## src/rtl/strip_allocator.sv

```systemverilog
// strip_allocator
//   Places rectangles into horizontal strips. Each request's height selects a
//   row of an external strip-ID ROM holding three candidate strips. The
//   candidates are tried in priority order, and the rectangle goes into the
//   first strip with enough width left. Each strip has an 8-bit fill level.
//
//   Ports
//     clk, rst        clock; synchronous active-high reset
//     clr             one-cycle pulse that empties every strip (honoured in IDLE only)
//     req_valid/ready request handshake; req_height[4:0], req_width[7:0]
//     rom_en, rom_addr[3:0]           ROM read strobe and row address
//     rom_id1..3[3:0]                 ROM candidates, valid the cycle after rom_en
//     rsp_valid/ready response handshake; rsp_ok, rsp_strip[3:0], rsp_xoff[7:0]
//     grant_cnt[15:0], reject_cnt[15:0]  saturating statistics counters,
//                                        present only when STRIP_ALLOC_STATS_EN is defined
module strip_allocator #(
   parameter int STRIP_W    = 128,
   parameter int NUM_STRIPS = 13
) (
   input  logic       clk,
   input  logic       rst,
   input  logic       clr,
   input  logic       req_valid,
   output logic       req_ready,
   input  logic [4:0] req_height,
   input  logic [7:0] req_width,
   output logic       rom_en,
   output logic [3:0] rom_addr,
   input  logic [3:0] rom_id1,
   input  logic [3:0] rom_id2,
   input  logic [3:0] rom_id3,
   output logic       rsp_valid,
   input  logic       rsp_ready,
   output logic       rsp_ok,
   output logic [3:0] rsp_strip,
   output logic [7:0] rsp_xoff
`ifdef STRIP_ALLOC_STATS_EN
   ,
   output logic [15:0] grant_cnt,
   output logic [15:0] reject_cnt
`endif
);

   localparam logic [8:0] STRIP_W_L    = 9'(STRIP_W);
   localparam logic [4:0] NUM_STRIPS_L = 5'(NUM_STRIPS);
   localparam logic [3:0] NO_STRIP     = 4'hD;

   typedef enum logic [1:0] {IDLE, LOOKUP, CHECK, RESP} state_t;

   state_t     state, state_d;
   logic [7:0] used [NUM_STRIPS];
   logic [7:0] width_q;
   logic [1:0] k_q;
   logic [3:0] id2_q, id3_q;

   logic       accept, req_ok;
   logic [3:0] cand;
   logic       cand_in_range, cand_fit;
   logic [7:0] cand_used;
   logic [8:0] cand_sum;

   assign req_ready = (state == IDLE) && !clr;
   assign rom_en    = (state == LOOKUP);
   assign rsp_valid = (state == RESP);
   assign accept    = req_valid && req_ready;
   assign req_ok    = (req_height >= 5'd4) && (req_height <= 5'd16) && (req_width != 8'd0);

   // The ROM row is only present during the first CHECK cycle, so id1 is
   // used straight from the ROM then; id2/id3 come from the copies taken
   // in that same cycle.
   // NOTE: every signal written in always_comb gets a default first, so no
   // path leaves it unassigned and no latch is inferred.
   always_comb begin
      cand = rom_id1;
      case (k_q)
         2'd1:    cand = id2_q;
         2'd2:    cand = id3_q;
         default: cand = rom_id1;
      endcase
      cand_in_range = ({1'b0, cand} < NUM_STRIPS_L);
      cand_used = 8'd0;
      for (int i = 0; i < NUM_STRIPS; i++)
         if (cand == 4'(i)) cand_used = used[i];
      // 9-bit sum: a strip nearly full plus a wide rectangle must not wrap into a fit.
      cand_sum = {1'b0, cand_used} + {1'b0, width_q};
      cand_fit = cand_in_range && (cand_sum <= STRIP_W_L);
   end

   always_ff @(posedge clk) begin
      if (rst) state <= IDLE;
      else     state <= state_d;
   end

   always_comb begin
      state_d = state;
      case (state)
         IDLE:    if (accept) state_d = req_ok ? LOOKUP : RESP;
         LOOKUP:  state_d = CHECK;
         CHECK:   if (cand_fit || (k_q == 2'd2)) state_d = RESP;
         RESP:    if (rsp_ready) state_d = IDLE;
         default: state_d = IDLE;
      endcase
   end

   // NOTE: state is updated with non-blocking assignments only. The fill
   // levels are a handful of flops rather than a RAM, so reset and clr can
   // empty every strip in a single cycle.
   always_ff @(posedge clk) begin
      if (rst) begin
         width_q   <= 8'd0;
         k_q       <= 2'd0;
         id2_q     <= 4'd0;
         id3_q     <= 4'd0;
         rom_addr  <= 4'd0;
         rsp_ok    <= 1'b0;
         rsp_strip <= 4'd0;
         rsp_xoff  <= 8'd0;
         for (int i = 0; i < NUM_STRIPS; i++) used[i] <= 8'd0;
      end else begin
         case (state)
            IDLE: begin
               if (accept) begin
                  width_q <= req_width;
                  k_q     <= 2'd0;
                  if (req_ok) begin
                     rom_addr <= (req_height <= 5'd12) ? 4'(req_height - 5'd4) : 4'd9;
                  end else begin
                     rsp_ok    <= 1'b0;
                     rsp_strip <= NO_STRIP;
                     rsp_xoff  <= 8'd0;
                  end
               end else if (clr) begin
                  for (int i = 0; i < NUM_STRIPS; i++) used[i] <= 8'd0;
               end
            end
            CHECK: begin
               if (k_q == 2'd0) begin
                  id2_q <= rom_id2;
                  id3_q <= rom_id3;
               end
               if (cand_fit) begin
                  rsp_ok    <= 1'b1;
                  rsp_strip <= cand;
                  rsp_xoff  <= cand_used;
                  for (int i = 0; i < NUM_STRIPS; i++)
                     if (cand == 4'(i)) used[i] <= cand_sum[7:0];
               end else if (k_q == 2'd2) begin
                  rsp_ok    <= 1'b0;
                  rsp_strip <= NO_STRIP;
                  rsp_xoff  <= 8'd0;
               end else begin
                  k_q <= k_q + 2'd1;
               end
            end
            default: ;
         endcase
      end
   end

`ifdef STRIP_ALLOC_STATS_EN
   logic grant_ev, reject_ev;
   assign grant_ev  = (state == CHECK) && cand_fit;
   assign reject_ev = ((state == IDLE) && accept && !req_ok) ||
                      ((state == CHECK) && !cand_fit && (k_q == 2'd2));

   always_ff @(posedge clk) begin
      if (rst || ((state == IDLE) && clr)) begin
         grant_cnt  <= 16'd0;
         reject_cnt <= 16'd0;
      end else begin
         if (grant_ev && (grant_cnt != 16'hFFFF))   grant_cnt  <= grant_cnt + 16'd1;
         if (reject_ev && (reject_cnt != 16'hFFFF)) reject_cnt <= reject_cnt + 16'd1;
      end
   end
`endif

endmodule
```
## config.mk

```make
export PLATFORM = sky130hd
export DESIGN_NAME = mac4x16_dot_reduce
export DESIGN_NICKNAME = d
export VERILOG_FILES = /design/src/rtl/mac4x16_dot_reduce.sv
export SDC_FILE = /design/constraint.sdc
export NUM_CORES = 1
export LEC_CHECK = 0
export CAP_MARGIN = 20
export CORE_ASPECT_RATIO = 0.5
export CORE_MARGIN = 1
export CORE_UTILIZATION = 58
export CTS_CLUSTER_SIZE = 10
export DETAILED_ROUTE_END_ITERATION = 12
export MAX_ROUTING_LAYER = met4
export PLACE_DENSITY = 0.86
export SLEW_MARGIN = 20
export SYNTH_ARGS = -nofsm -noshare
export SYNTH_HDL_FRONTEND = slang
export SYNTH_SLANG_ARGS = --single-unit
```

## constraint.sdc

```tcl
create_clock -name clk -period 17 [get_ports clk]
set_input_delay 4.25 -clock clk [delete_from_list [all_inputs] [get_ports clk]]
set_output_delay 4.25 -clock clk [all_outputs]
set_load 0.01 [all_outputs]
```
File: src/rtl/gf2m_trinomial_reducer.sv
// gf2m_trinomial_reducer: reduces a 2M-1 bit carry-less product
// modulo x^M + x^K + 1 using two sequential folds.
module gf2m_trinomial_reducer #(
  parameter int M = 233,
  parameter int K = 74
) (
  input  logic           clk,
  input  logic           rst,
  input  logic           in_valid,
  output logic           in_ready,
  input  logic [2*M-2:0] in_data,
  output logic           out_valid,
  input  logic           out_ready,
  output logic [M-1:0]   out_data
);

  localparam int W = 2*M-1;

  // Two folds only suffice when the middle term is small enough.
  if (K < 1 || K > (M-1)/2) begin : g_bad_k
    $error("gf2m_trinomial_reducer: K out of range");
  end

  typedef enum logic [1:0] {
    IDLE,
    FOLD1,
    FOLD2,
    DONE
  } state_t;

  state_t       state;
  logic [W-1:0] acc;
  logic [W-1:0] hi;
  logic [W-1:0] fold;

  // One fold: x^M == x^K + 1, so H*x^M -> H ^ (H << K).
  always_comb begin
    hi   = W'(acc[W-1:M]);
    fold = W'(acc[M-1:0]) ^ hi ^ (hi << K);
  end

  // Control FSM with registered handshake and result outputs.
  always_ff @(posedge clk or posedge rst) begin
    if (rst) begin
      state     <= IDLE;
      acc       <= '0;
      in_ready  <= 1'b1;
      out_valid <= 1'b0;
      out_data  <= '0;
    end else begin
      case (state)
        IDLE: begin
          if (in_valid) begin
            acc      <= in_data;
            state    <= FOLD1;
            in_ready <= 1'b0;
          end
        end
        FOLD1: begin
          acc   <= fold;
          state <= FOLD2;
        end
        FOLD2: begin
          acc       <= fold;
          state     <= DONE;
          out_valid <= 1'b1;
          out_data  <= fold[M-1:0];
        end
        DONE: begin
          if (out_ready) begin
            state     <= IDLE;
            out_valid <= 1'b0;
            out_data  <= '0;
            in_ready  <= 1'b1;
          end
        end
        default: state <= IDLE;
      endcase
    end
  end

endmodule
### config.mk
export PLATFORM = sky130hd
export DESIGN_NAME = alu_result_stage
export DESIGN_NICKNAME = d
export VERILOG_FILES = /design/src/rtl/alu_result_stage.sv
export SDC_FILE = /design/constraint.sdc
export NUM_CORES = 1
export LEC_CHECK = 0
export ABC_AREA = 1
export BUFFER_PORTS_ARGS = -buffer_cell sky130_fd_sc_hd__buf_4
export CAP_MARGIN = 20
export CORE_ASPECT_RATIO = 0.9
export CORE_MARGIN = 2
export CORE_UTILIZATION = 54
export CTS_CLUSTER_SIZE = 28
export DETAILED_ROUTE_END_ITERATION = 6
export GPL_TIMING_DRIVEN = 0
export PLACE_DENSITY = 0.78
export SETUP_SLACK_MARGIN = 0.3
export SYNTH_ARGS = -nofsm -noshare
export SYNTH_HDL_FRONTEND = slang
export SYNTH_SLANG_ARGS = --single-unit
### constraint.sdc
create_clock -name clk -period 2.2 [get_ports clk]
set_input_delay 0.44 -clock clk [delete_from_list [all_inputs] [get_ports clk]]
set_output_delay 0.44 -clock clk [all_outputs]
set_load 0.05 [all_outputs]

### WORK TO BE COMPLETED
Using the listing above, print the line containing "export DETAILED_ROUTE_END_ITERATION = 6" and every line after it exactly, up to and including the last.

### TASK ANSWER
export DETAILED_ROUTE_END_ITERATION = 6
export GPL_TIMING_DRIVEN = 0
export PLACE_DENSITY = 0.78
export SETUP_SLACK_MARGIN = 0.3
export SYNTH_ARGS = -nofsm -noshare
export SYNTH_HDL_FRONTEND = slang
export SYNTH_SLANG_ARGS = --single-unit
### constraint.sdc
create_clock -name clk -period 2.2 [get_ports clk]
set_input_delay 0.44 -clock clk [delete_from_list [all_inputs] [get_ports clk]]
set_output_delay 0.44 -clock clk [all_outputs]
set_load 0.05 [all_outputs]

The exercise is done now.